Obviously, there are different degrees of intimacy. I mean, I let a penis inside me, which is pretty damn intimate. But, body intimacy is not the same as heart intimacy and the vulnerability associated with each is dramatically different.
I’m fine with someone seeing my vagina and occasional ass-pimples, but to see me drooling, with bed-head, and morning breathe is something that is way too far down heart-intimacy lane. What if I fart in my sleep? What if I sleep talk? What if I develop a white head overnight and the guy wakes up before me and sees it before I have time to go check out my degree of morning-funk in the bathroom mirror?
Morning-funk is intimate.
Now, I have to call myself out as a hypocrite here, because I don’t care if a guy has morning-funk. The times that I have stuck around for a sleepover and the guy has farted, snored, developed a white head, had stinky breath, etc. I haven’t cared at all. So, why am I so much harder on myself? Not cool, self. And, also: Sorry, self.

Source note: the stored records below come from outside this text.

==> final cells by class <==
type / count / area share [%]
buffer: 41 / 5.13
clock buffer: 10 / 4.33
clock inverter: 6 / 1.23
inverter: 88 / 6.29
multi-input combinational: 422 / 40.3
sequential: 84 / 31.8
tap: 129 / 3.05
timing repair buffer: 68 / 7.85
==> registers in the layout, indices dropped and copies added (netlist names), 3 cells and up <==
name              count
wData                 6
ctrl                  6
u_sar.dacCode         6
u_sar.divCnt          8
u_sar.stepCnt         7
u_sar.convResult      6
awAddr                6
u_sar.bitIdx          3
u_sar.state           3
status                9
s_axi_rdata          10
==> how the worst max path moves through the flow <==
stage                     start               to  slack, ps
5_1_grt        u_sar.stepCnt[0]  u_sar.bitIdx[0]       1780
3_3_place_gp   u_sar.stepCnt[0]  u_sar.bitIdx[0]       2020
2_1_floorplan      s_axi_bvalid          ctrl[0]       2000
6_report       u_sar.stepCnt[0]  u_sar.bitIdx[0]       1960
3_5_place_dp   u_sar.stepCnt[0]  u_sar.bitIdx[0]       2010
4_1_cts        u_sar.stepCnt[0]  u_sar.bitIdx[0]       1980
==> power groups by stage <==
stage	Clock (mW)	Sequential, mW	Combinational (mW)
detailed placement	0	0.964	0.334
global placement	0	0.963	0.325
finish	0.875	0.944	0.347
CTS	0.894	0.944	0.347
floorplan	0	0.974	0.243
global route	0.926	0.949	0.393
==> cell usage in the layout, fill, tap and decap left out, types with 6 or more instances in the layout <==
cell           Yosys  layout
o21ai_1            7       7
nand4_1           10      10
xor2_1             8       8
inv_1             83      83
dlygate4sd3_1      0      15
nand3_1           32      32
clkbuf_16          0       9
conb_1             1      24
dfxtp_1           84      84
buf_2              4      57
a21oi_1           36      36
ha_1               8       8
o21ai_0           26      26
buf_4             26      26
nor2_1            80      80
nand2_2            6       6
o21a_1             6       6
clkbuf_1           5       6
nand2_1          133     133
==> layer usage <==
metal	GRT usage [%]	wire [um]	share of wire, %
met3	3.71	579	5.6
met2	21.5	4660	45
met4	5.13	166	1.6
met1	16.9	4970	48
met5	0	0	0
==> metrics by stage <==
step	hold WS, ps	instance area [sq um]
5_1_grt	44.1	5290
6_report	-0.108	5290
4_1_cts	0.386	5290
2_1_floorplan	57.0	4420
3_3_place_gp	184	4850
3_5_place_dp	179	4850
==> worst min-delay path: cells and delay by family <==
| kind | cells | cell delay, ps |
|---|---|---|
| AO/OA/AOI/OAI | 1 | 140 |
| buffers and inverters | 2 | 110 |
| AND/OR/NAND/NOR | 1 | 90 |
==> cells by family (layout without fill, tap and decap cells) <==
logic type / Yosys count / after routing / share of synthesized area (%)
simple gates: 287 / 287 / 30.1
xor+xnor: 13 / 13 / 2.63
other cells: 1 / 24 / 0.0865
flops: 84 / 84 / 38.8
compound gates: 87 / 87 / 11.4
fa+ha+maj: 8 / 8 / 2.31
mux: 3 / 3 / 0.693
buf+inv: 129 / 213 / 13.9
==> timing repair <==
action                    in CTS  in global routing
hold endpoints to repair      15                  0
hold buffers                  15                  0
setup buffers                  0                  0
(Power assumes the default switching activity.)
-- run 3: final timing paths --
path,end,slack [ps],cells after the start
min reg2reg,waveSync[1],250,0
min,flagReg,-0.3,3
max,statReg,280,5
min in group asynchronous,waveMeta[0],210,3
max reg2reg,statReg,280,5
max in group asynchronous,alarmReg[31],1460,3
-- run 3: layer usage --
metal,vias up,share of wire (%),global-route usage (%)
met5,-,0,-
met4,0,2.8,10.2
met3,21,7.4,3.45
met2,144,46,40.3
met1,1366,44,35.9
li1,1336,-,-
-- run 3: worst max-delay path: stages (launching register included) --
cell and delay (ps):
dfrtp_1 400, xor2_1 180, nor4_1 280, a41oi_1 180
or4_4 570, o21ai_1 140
`config.mk`:
```
export PLATFORM = sky130hd
export DESIGN_NAME = cbb_core
export DESIGN_NICKNAME = d
export VERILOG_FILES = /design/src/rtl/cbb_pkg.sv /design/src/rtl/cbb_regs.sv /design/src/rtl/cbb_core.sv
export SDC_FILE = /design/constraint.sdc
export NUM_CORES = 1
export LEC_CHECK = 0
export CAP_MARGIN = 5
export CORE_MARGIN = 3
export CORE_UTILIZATION = 40
export DETAILED_ROUTE_END_ITERATION = 8
export DONT_BUFFER_PORTS = 1
export MAX_ROUTING_LAYER = met4
export PLACE_DENSITY_LB_ADDON = 0.08
export SYNTH_ARGS = -nofsm -noshare
export SYNTH_HDL_FRONTEND = slang
export SYNTH_SLANG_ARGS = --single-unit
```
`constraint.sdc`:
```
create_clock -name clock_i -period 34.6 [get_ports clock_i]
set_input_delay 8.65 -clock clock_i [delete_from_list [all_inputs] [get_ports clock_i]]
set_output_delay 8.65 -clock clock_i [all_outputs]
set_load 0.02 [all_outputs]
```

What if if the guy I slept with tries to steal my stuff? Or worse, what if he wakes up and looks through my private drawer and my photo albums and the stuff I haven’t chosen to show him that reveal parts of myself I may not want to share? I think the diagnosis here is control issues. Along with the advice to not have sex with anyone you suspect may steal your stuff. But, sometimes the sexy devil on my shoulder finds bad boys with an edge super desirable. Ah, have sex at their house. Or, a neutral third location.
In the meantime, I plan to work on my “maybe you should go now” or “I’m going to head out now” habits and challenge myself to delve a bit deeper into heart intimacy. Wish me luck friends and have a drink waiting for me.